Lisboa continua a concentrar o maior número de insolvências declaradas (271), seguida do Porto (242) e de Braga (154), mas os maiores crescimentos aconteceram em Aveiro (+8,1%) e Setúbal (+6,4%).

As insolvências continuam a aumentar em Portugal. O número de declarações de insolvência cresceu 5,1% até ao fim de agosto, em comparação com o mesmo período do ano passado, o que significou que se registaram mais 55 empresas insolventes, de acordo com os dados divulgados esta quinta-feira pela Iberinform.

Em termos de tipologia de processos, as insolvências requeridas por terceiros aumentaram 7,1%, enquanto as insolvências apresentadas pelas próprias empresas cresceram 3,1% para 619, segundo a informação recolhida pela filial de soluções de gestão do grupo Crédito y Caución.

Os hotéis e os restaurantes foram os que mais fecharam portas.
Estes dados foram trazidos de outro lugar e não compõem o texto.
<file path="src/design/abam_pkg.sv">
// shared types and constants of the arena bump allocator
package abam_pkg;

  localparam int MARK_DEPTH = 1024;
  localparam int MARK_AW    = $clog2(MARK_DEPTH);

  localparam logic [1:0] KIND_ALLOC   = 2'd0;
  localparam logic [1:0] KIND_MARK    = 2'd1;
  localparam logic [1:0] KIND_RELEASE = 2'd2;

  localparam logic [1:0] ST_OK         = 2'd0;
  localparam logic [1:0] ST_FULL       = 2'd1;
  localparam logic [1:0] ST_MARKS_FULL = 2'd2;
  localparam logic [1:0] ST_UNKNOWN    = 2'd3;

  localparam logic [1:0] CFG_BASE = 2'd0;
  localparam logic [1:0] CFG_SIZE = 2'd1;

  typedef struct packed {
    logic exec;
    logic srch_start;
    logic rd;
    logic cmp;
    logic fail;
  } cmd_t;

  typedef struct packed {
    logic out_room;
    logic idx_end;
    logic hit;
  } stat_t;

endpackage

</file>
<file path="src/design/abam_ctrl.sv">
// controller state machine: item acceptance and mark stack search sequencing
module abam_ctrl (
  input  logic                 clk,
  input  logic                 rst_n,
  input  logic                 in_valid,
  output logic                 in_ready,
  input  logic [1:0]           in_kind,
  input  abam_pkg::stat_t      stat,
  output abam_pkg::cmd_t       cmd
);
  import abam_pkg::*;

  typedef enum logic [2:0] {
    S_IDLE = 3'b001,
    S_READ = 3'b010,
    S_CMP  = 3'b100
  } state_t;

  state_t state_r, state_nxt;
  logic   accept;

  assign in_ready = (state_r == S_IDLE) && stat.out_room;
  assign accept   = in_valid && in_ready;

  always_comb begin
    state_nxt      = state_r;
    cmd            = '0;
    case (state_r)
      S_IDLE: begin
        if (accept) begin
          if (in_kind == KIND_RELEASE) begin
            cmd.srch_start = 1'b1;
            state_nxt      = S_READ;
          end else begin
            cmd.exec = 1'b1;
          end
        end
      end
      S_READ: begin
        if (stat.idx_end) begin
          cmd.fail  = 1'b1;
          state_nxt = S_IDLE;
        end else begin
          cmd.rd    = 1'b1;
          state_nxt = S_CMP;
        end
      end
      S_CMP: begin
        cmd.cmp = 1'b1;
        if (stat.hit) begin
          state_nxt = S_IDLE;
        end else begin
          state_nxt = S_READ;
        end
      end
      default: begin
        state_nxt = S_IDLE;
      end
    endcase
  end

  always_ff @(posedge clk) begin
    if (!rst_n) begin
      state_r <= S_IDLE;
    end else begin
      state_r <= state_nxt;
    end
  end

endmodule

</file>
A análise da Iberinform a cada um dos setores mostrou que a hotelaria e restauração apresentou o agravamento mais expressivo das insolvências declaradas, com uma subida de 36,2% face ao período homólogo. Logo depois surgem outros serviços (+15%) e construção e obras públicas (+13%).
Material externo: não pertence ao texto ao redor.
==> config.mk <==
export PLATFORM = sky130hd
export DESIGN_NAME = pih_front
export DESIGN_NICKNAME = d
export VERILOG_FILES = /design/src/design/pih_pkg.sv /design/src/design/pih_front.sv
export SDC_FILE = /design/constraint.sdc
export NUM_CORES = 1
export LEC_CHECK = 0
export ABC_AREA = 1
export BUFFER_PORTS_ARGS = -buffer_cell sky130_fd_sc_hd__buf_4
export CORE_MARGIN = 2
export CORE_UTILIZATION = 59
export CTS_BUF_LIST = sky130_fd_sc_hd__clkbuf_8
export DETAILED_ROUTE_END_ITERATION = 8
export PLACE_DENSITY = 0.89
export SYNTH_ARGS = -nofsm -noshare
export SYNTH_HDL_FRONTEND = slang
export SYNTH_SLANG_ARGS = --single-unit
==> constraint.sdc <==
create_clock -name i_clk -period 26.5 [get_ports i_clk]
set_clock_uncertainty 0.1 [all_clocks]
set_input_delay 7.95 -clock i_clk [delete_from_list [all_inputs] [get_ports i_clk]]
set_output_delay 7.95 -clock i_clk [all_outputs]
set_load 0.01 [all_outputs]
==> src/design/pih_pkg.sv <==
package pih_pkg;

    localparam int COORD_BITS = 32;
    localparam int VIDX_BITS  = 3;
    localparam int NUM_RIM    = 6;
    localparam int TOL_BITS   = 16;
    localparam int TOL_SHIFT  = 16;
    localparam int QDEPTH     = 2;
    localparam int DW         = COORD_BITS + 2;
    localparam int MW         = 2 * DW + 2;
    localparam int PW         = 2 * MW;
    localparam int RW         = MW + 3;
    localparam int CNT_BITS   = $clog2(MW + 1);
    localparam int RAW_BITS   = 3 * COORD_BITS;

    typedef enum logic {
        OP_LOAD,
        OP_TEST
    } t_op;

    typedef struct packed {
        t_op                    op;
        logic [VIDX_BITS-1:0]   idx;
        logic [RAW_BITS-1:0]    coords;
    } t_item;

    typedef struct packed {
        logic  vld;
        t_item item;
    } t_head;

    typedef struct packed {
        logic signed [DW-1:0] x;
        logic signed [DW-1:0] y;
        logic signed [DW-1:0] z;
    } t_vec;

    typedef enum logic [1:0] {
        CM_AREA,
        CM_S1,
        CM_S2,
        CM_S3
    } t_cm;

    typedef enum logic [3:0] {
        S_IDLE,
        S_RDC,
        S_RDA,
        S_RDB,
        S_MUL1,
        S_MUL2,
        S_SQ,
        S_SQRT,
        S_CHK,
        S_TOL,
        S_NXT
    } t_state;

    function automatic logic signed [DW-1:0] sext(input logic [COORD_BITS-1:0] w);
        return {{(DW - COORD_BITS){w[COORD_BITS-1]}}, w};
    endfunction

    function automatic t_vec vec_of(input logic [RAW_BITS-1:0] raw);
        t_vec v;
        v.x = sext(raw[3*COORD_BITS-1 -: COORD_BITS]);
        v.y = sext(raw[2*COORD_BITS-1 -: COORD_BITS]);
        v.z = sext(raw[COORD_BITS-1 -: COORD_BITS]);
        return v;
    endfunction

    function automatic t_vec vsub(input t_vec a, input t_vec b);
        t_vec v;
        v.x = a.x - b.x;
        v.y = a.y - b.y;
        v.z = a.z - b.z;
        return v;
    endfunction

    function automatic logic signed [DW-1:0] comp(input t_vec v, input logic [1:0] k);
        logic signed [DW-1:0] c;
        unique case (k)
            2'd0:    c = v.x;
            2'd1:    c = v.y;
            default: c = v.z;
        endcase
        return c;
    endfunction

    function automatic logic [MW-1:0] mag(input logic signed [DW-1:0] c);
        logic [DW-1:0] a;
        a = c[DW-1] ? DW'(-c) : DW'(c);
        return MW'(a);
    endfunction

endpackage

==> src/design/pih_front.sv <==
module pih_front import pih_pkg::*; (
    input  logic                       i_clk,
    input  logic                       i_rst_n,
    input  logic                       i_start,
    output logic                       o_busy,
    input  logic                       i_command,
    input  logic [VIDX_BITS-1:0]       i_vertex_index,
    input  logic signed [COORD_BITS-1:0] i_coord_x,
    input  logic signed [COORD_BITS-1:0] i_coord_y,
    input  logic signed [COORD_BITS-1:0] i_coord_z,
    output t_head                      o_head,
    input  logic                       i_pop
);

    t_item r_q [QDEPTH];
    logic  r_wp, r_rp;
    logic  [1:0] r_cnt, n_cnt;
    logic  accept, keep;
    t_item in_item;

    assign o_busy = (r_cnt == 2'(QDEPTH));
    assign accept = i_start && !o_busy;
    assign in_item.op     = t_op'(i_command);
    assign in_item.idx    = i_vertex_index;
    assign in_item.coords = {i_coord_x, i_coord_y, i_coord_z};
    // loads to the unused slot are dropped here
    assign keep = accept && (in_item.op == OP_TEST ||
                             i_vertex_index <= VIDX_BITS'(NUM_RIM));

    assign o_head.vld  = (r_cnt != 2'd0);
    assign o_head.item = r_q[r_rp];

    always_comb begin
        n_cnt = r_cnt;
        if (keep && !i_pop) begin
            n_cnt = r_cnt + 2'd1;
        end else if (!keep && i_pop) begin
            n_cnt = r_cnt - 2'd1;
        end
    end

    always_ff @(posedge i_clk) begin
        if (!i_rst_n) begin
            r_wp  <= 1'b0;
            r_rp  <= 1'b0;
            r_cnt <= 2'd0;
        end else begin
            r_cnt <= n_cnt;
            if (keep) begin
                r_wp <= ~r_wp;
            end
            if (i_pop) begin
                r_rp <= ~r_rp;
            end
        end
    end

    always_ff @(posedge i_clk) begin
        if (keep) begin
            r_q[r_wp] <= in_item;
        end
    end

endmodule

==> impl_metrics.py <==
metrics = {
    "outcome": {
        "outcome": "finished, final reports clean",
    },
    "clocking": {
        "cts_htree_levels": 1,
        "cts_inserted_buffers": 31,
        "cts-root-buf": "clkbuf_8",
        "cts_tree": "done",
        "clk_latency_ns": 0.52,
        "holdBufCountCts": 0,
        "clk_pin_slew_ns": 0.06,
        "clk_path_buf_depth": 3,
        "cts_sinks": 205,
        "postCtsSetupRepairBufs": 0,
        "cts_resized": 0,
    },
    "timing": {
        "tightestPinTransition_ns": 0.997,
        "timing.setup.tns_ns": 0,
        "slew_viol_final": 0,
        "finalHoldViolations": 0,
        "period_share": 0.414,
        "slew_headroom": 0.335,
        "rsz0062_at_grt": "false",
        "fin_crit_ns": 10.98,
        "fmax_ghz": 0.0910,
        "setup_viol": 0,
    },
    "worst_hold_path": {
        "hold_path.class": "flip-flop to flip-flop",
        "min_path_cells": 2,
        "min_from": "r_rp",
    },
    "synth": {
        "syn_area_per_cell_um2": 22.5,
        "syn_area_um2": 7990,
        "synth_cell_type_count": 15,
        "synth_warnings": 0,
        "synth_edf_count": 200,
        "synth.ff_latch_count": 205,
        "synth_top_cell_area_share": 0.752,
        "ys.flop_type": "edfxtp_1",
        "synth_cells": 355,
        "async_reset_ff_frac": 0,
        "ys_seq_area_frac": 0.765,
        "synth_area_leaders": "edfxtp_1 (75%), mux2_4 (19%), buf_12 (2.5%)",
        "yosys.area.top_type": "edfxtp_1",
        "syn_nets": 460,
    },
    "finish": {
        "drive_gt1_frac": 0.581,
        "fill_cells": 763,
        "nets": 691,
        "syn2layout_area_growth_pct": 27.5,
        "layout_common_cells": "buf_4 (209), edfxtp_1 (200), mux2_4 (100)",
        "layout_commonest_cell": "buf_4",
        "diodes": 0,
    },
    "global_routing": {
        "grt_pass1_vias": 4224,
        "track_usage": 0.195,
        "grt_pass1_wl_mm": 21.8,
        "antenna_found_initial": 0,
        "grt_max_degree": 63,
        "overflow": 0,
    },
    "critical_path": {
        "crit_path_end_kind": "primary output",
        "required_ns": 18.45,
        "rr_worst_depth": 5,
        "cp.arrival_ns": 2.93,
        "crit_path_max_fanout": 54,
        "path_class": "flip-flop to primary output",
        "start_kind": "flip-flop",
        "r2r_slack_ns": 23.94,
        "crit_end": "o_head[86]",
        "r2r-end": "r_q[1][79]",
        "r2r-start": "r_cnt[0]",
    },
    "floorplanning": {
        "ioPinCount": 206,
        "initial_core_util": 0.603,
        "die-area_um2": 14500,
        "die_h_um": 120,
        "core_area_um2": 13200,
        "die_x_um": 120,
        "row_count": 42,
    },
    "detailed_routing": {
        "ant_nets": 0,
        "firstDrtPassIters": 4,
        "route.detailed.drc": 0,
        "post_drt_wl_per_cell_um": 18.5,
        "drt_iter0_markers": 242,
        "vias": 3965,
        "via_per_inst": 5.04,
        "wl_mm": 14.6,
    },
    "place": {
        "io_buffers": 205,
        "place_congestion": 0.765,
        "dp_hpwl_mm": 9.73,
    },
    "power_and_ir_drop": {
        "p_leak_nw": 4.12,
        "p_per_area_nw_per_um2": 73.4,
        "ir_drop_v": 0.0000642,
        "finalPower_mw": 0.747,
    },
    "flow_run": {
        "maxCapViolCount": 0,
    },
}
==> report_power, final <==
group | switching, mW | leakage, nW | internal [mW] | total [mW]
Clock | 0.112 | 0.339 | 0.129 | 0.242
Combinational | 0.0479 | 1.88 | 0.0607 | 0.109
Sequential | 0.00997 | 1.90 | 0.387 | 0.397
==> sequential cells by signal, indices dropped and copies added (netlist names), named ones only <==
| name | flops |
|---|---|
| r_wp | 1 |
| r_cnt | 2 |
| r_q | 200 |
| r_rp | 1 |
==> layout make-up <==
| class | instances | area, um2 | share of cell area |
|---|---|---|---|
| Sequential cell | 205 | 6110 | 0.600 |
| Multi-Input combinational cell | 130 | 1640 | 0.161 |
| Timing Repair Buffer | 209 | 1570 | 0.154 |
| Clock buffer | 38 | 523 | 0.0514 |
| Tap cell | 176 | 220 | 0.0216 |
| Clock inverter | 20 | 83.8 | 0.00823 |
| Inverter | 9 | 36.3 | 0.00356 |
==> cell families after synthesis <==
| kind of cell | Yosys count | synth area share |
|---|---|---|
| flip-flops | 205 | 0.765 |
| multiplexers | 100 | 0.188 |
| AND/OR/NAND/NOR | 26 | 0.0130 |
| buffers and inverters | 20 | 0.0307 |
| AO/OA/AOI/OAI | 3 | 0.00219 |
| adder cells (fa/ha/maj) | 1 | 0.00157 |
==> Yosys cell counts, types with 5 or more instances <==
master    count
nand2_1      13
dfxtp_1       5
nor2_1       10
inv_1         9
edfxtp_1    200
mux2_4      100
buf_12       10
==> per-stage QoR <==
| step | hold WS [ns] | instances | area [um2] | setup WS (ns) | utilization |
|---|---|---|---|---|---|
| after floorplan | 0.363 | 355 | 7990 | 10.89 | - |
| after global placement | 0.376 | 729 | 9580 | 16.06 | 0.723 |
| after detailed placement | 0.396 | 729 | 9580 | 16.05 | 0.723 |
| after CTS | 0.409 | 787 | 10200 | 15.47 | 0.769 |
| after global routing | 0.455 | 787 | 10200 | 15.37 | 0.769 |
| final | 0.412 | 787 | 10200 | 15.52 | 0.769 |
==> worst min path at each step <==
stage                 to
2_1_floorplan  flip-flop
3_3_place_gp        r_rp
3_5_place_dp        r_rp
4_1_cts             r_rp
5_1_grt             r_wp
6_report            r_rp
==> critical path: stages (launching register included) <==
cell	delay [ns]
dfxtp_4	1.02
buf_4	0.81
mux2_4	0.37
buf_4	0.15
==> metal layers <==
layer	vias to the layer above	wire length, um	global-route usage	part of all wire
met4	0	257	0.0610	0.018
met3	16	1030	0.0505	0.070
li1	1849	-	-	-
met2	151	7560	0.335	0.52
met1	1949	5740	0.245	0.39
met5	-	0	0	0
(Power assumes the default switching activity.)
<file path="src/design/ecet_pkg.sv">
// Shared types, sizes and codes of the edge cost estimate table.
`timescale 1ns / 1ps

package ecet_pkg;

  // Table geometry
  localparam int LOCATIONS = 8;
  localparam int DOORS     = 32;
  localparam int LOC_W     = (LOCATIONS > 1) ? $clog2(LOCATIONS) : 1;
  localparam int DOOR_W    = $clog2(DOORS);
  localparam int ADDR_W    = LOC_W + 2 * DOOR_W;

  // Field widths
  localparam int ALPHA_W = 17;
  localparam int DCNT_W  = 6;
  localparam int EST_W   = 32;
  localparam int SAMP_W  = 16;
  localparam int LIM_W   = 9;

  // Divider sizes for the incremental mean
  localparam int NUM_W = 49;
  localparam int DEN_W = 17;

  // Request queue between front and back
  localparam int QDEPTH = 4;
  localparam int QPTR_W = $clog2(QDEPTH);

  localparam logic [ALPHA_W-1:0] ONE_Q16 = ALPHA_W'(65536);

  // Configuration register indexes
  localparam logic [1:0] CFG_ALPHA      = 2'd0;
  localparam logic [1:0] CFG_USE_EXP    = 2'd1;
  localparam logic [1:0] CFG_DOOR_COUNT = 2'd2;

  typedef enum logic [1:0] {
    OP_ADD   = 2'd0,
    OP_QUERY = 2'd1,
    OP_LOAD  = 2'd2,
    OP_NOP   = 2'd3
  } op_t;

  // Classified request: a rejected one carries OP_NOP with status set
  typedef struct packed {
    op_t                op;
    logic               status;
    logic [ADDR_W-1:0]  fwd_addr;
    logic [ADDR_W-1:0]  back_addr;
    logic [EST_W-1:0]   cost;
    logic [SAMP_W-1:0]  load_samples;
  } item_t;

  typedef struct packed {
    logic [ALPHA_W-1:0] alpha_eff;
    logic               use_exp;
  } cfg_t;

endpackage

</file>
<file path="src/design/ecet_front.sv">
// Front end: configuration registers, request range check and classification.
`timescale 1ns / 1ps

module ecet_front (
  input  logic                        clk,
  input  logic                        rst,
  input  logic                        cfg_valid,
  output logic                        cfg_ready,
  input  logic [1:0]                  cfg_index,
  input  logic [ecet_pkg::ALPHA_W-1:0] cfg_data,
  input  logic                        req_valid,
  output logic                        req_stall,
  input  logic [1:0]                  op,
  input  logic [2:0]                  location,
  input  logic [7:0]                  door_src,
  input  logic [7:0]                  door_to,
  input  logic [31:0]                 cost,
  input  logic [15:0]                 load_samples,
  input  logic                        q_full,
  input  logic                        clearing,
  output logic                        push,
  output ecet_pkg::item_t             push_item,
  output ecet_pkg::cfg_t              cfg
);

  logic [ecet_pkg::ALPHA_W-1:0] alpha;
  logic                         use_exponential;
  logic [ecet_pkg::DCNT_W-1:0]  door_count;

  logic [ecet_pkg::LIM_W-1:0] limit;
  logic                       bad;
  logic [ecet_pkg::LOC_W-1:0]  loc_idx;
  logic [ecet_pkg::DOOR_W-1:0] from_idx;
  logic [ecet_pkg::DOOR_W-1:0] to_idx;

  assign cfg_ready = 1'b1;

  // Hold configuration registers
  always_ff @(posedge clk) begin
    if (rst) begin
      alpha           <= ecet_pkg::ALPHA_W'(32768);
      use_exponential <= 1'b1;
      door_count      <= ecet_pkg::DCNT_W'(32);
    end else if (cfg_valid && cfg_ready) begin
      case (cfg_index)
        ecet_pkg::CFG_ALPHA:      alpha           <= cfg_data;
        ecet_pkg::CFG_USE_EXP:    use_exponential <= cfg_data[0];
        ecet_pkg::CFG_DOOR_COUNT: door_count      <= cfg_data[ecet_pkg::DCNT_W-1:0];
        default: ;
      endcase
    end
  end

  // Clamp alpha to one
  assign cfg.alpha_eff = (alpha > ecet_pkg::ONE_Q16) ? ecet_pkg::ONE_Q16 : alpha;
  assign cfg.use_exp   = use_exponential;

  // Check door and location indexes
  always_comb begin
    if (ecet_pkg::LIM_W'(door_count) < ecet_pkg::LIM_W'(ecet_pkg::DOORS)) begin
      limit = ecet_pkg::LIM_W'(door_count);
    end else begin
      limit = ecet_pkg::LIM_W'(ecet_pkg::DOORS);
    end
    bad = (ecet_pkg::LIM_W'(door_src) >= limit) ||
          (ecet_pkg::LIM_W'(door_to) >= limit) ||
          (ecet_pkg::LIM_W'(location) >= ecet_pkg::LIM_W'(ecet_pkg::LOCATIONS));
  end

  assign loc_idx  = ecet_pkg::LOC_W'(location);
  assign from_idx = ecet_pkg::DOOR_W'(door_src);
  assign to_idx   = ecet_pkg::DOOR_W'(door_to);

  // Classify the request
  always_comb begin
    push_item.fwd_addr     = {loc_idx, from_idx, to_idx};
    push_item.back_addr    = {loc_idx, to_idx, from_idx};
    push_item.cost         = cost;
    push_item.load_samples = load_samples;
    if (ecet_pkg::op_t'(op) == ecet_pkg::OP_NOP) begin
      push_item.op     = ecet_pkg::OP_NOP;
      push_item.status = 1'b0;
    end else if (bad) begin
      push_item.op     = ecet_pkg::OP_NOP;
      push_item.status = 1'b1;
    end else begin
      push_item.op     = ecet_pkg::op_t'(op);
      push_item.status = 1'b0;
    end
  end

  assign req_stall = q_full || clearing;
  assign push      = req_valid && !req_stall;

endmodule

</file>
E onde? Nas grandes metrópoles, essencialmente. Lisboa continua a concentrar o maior número de insolvências declaradas (271), seguida do Porto (242) e de Braga (154). Em relação ao crescimento, destacam-se Aveiro (+8,1%), Setúbal (+6,4%), Faro (+4%) e Leiria (+3,5%) com os maiores.

Apesar da subida acumulada, o mês de agosto teve uma evolução mais moderada, com 96 insolvências declaradas, portanto só mais uma do que no mesmo mês de 2025 (+1,1%).

Criação de empresas cai 2% até ao verão
Enquanto as insolvências cresceram, a constituição de novas empresas teve o movimento oposto. Entre janeiro e agosto, foram criadas 36.047 empresas, o que representa uma queda de 1,7% em termos homólogos. Observando apenas o ‘mês de mais quente do ano’, constituíram-se 3.151 novas empresas, menos 8,8% (ou 303 sociedades) do que em agosto de 2025.

“O acumulado do ano mantém uma trajetória inferior à observada nos anos anteriores. Ao nível setorial, destacam-se os aumentos na indústria extrativa (+20%) e na construção e obras públicas (+13%). Já os maiores recuos verificam-se nos setores da eletricidade, gás e água (-28%), agricultura, caça e pesca (-26%) e telecomunicações (-23%)”, lê-se no relatório da filial da Crédito y Caución.

Lisboa lidera também na criação de empresas, com 11.127 constituições, seguida do Porto (6.447) e de Setúbal (2.904). Os maiores crescimentos registam-se em Angra do Heroísmo (+27%), Vila Real (+5,8%), Santarém (+6,1%) e Coimbra (+4,7%). Em sentido contrário, a Madeira (-21%), Ponta Delgada (-18%), Évora (-16%) e Faro (-8,8%) tiveram as maiores quebras.